We’ve been telling you about the U.S. pavilion at the 2015 Milan Expo. It showcases the United States as an innovator in the food industry and highlights American cuisine, entrepreneurship and leadership in the global food arena.

But sometimes Americans just want a hot dog.

It might be prepared to halal or kosher religious specifications and it might be a turkey dog, a tofu dog, or another more healthful version. “Hot dogs that use fewer ingredients or are low fat and low sodium too are being driven by consumer interest,” says Eric Mittenthal, a spokesperson for the National Hot Dog and Sausage Council.

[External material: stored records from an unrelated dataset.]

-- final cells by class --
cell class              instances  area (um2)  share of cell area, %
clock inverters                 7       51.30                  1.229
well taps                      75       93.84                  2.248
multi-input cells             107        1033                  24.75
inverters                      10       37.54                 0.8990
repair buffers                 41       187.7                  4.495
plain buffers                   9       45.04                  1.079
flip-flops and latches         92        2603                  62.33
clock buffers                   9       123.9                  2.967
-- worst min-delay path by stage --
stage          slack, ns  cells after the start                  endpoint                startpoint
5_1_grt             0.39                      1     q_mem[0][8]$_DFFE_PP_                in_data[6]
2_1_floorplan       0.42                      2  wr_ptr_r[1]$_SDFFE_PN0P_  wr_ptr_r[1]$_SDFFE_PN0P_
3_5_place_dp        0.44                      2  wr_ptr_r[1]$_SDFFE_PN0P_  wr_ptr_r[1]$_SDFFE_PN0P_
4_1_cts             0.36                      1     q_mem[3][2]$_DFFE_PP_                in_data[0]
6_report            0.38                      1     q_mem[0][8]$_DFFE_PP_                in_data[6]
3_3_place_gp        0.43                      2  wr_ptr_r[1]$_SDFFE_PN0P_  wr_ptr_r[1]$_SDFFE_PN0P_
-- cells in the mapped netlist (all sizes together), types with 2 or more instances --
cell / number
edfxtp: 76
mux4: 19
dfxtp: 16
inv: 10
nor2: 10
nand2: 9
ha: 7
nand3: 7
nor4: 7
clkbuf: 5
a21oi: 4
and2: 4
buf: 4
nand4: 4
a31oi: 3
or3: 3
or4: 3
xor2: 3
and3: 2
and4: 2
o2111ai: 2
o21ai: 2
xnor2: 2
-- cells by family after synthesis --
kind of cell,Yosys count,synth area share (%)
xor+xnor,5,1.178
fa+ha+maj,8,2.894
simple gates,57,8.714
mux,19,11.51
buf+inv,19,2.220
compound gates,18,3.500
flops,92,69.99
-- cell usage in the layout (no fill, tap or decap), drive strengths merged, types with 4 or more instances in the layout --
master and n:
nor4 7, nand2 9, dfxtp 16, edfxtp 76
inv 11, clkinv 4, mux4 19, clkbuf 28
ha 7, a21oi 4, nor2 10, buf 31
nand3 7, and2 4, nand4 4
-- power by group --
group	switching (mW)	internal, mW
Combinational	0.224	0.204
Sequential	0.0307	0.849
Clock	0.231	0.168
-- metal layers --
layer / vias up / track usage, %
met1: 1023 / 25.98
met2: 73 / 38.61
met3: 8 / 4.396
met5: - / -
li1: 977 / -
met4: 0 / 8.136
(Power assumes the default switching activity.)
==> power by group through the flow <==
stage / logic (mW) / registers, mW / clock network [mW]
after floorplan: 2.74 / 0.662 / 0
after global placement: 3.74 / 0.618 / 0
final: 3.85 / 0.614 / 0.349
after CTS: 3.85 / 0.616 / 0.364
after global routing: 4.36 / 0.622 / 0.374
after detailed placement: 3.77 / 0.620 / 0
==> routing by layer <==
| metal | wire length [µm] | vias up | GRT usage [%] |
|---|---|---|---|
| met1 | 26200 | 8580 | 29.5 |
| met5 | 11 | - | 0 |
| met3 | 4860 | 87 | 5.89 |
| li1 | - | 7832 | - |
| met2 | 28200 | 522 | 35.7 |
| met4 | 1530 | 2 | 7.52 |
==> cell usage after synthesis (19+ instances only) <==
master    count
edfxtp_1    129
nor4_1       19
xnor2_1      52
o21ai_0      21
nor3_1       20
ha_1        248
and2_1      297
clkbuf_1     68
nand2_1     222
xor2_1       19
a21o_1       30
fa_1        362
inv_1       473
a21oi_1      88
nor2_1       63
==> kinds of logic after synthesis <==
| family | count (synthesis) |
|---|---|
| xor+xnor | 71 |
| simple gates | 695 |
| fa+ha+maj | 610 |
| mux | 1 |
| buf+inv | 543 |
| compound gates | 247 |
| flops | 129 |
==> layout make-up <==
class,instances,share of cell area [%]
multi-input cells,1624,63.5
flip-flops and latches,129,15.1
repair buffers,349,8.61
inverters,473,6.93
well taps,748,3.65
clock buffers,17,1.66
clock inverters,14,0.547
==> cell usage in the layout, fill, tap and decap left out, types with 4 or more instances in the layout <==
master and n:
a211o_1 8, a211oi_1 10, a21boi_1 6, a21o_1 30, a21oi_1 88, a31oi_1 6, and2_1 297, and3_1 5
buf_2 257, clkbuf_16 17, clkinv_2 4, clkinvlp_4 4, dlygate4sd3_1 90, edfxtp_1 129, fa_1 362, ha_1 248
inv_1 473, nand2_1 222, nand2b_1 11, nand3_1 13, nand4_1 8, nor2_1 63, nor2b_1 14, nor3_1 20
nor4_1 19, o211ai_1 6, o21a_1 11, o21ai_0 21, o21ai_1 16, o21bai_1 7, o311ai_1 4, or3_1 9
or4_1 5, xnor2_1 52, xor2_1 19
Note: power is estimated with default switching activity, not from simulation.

Regardless, Americans broil, grill, or boil 20 billion hot dogs annually, $126 million worth in New York City alone.

There’s even a National Hot Dog Day — July 23 — and that’s part of National Hot Dog Month.

American youth enjoying a few hot dogs. (© AP Images)

“It’s a day where we really recognize the greatness of hot dogs,” says Mittenthal.

Some juicy hot dog facts:

  • U.S. consumers spent $2.5 billion on hot dogs at supermarkets in 2014.
  • Paraguay celebrated its 200th anniversary with the longest hot dog ever at 204 meters.
  • “Hot dogs” were the first words ever said by Mickey Mouse in a cartoon.
  • The “Chicago-style” hot dog normally has the most toppings.

While historians dispute the hot dog’s origins, it’s indisputable that many ethnic cuisines contribute to the toppings. Sauerkraut (German) is popular. Chili uses spices that originated with Native Americans.

“It’s nice to get recognized in the culinary community,” says Pamela Swanson, co-owner of Haute Dogs & Fries in Virginia, about National Hot Dog Day. “It represents a taste of Americana, like baseball.”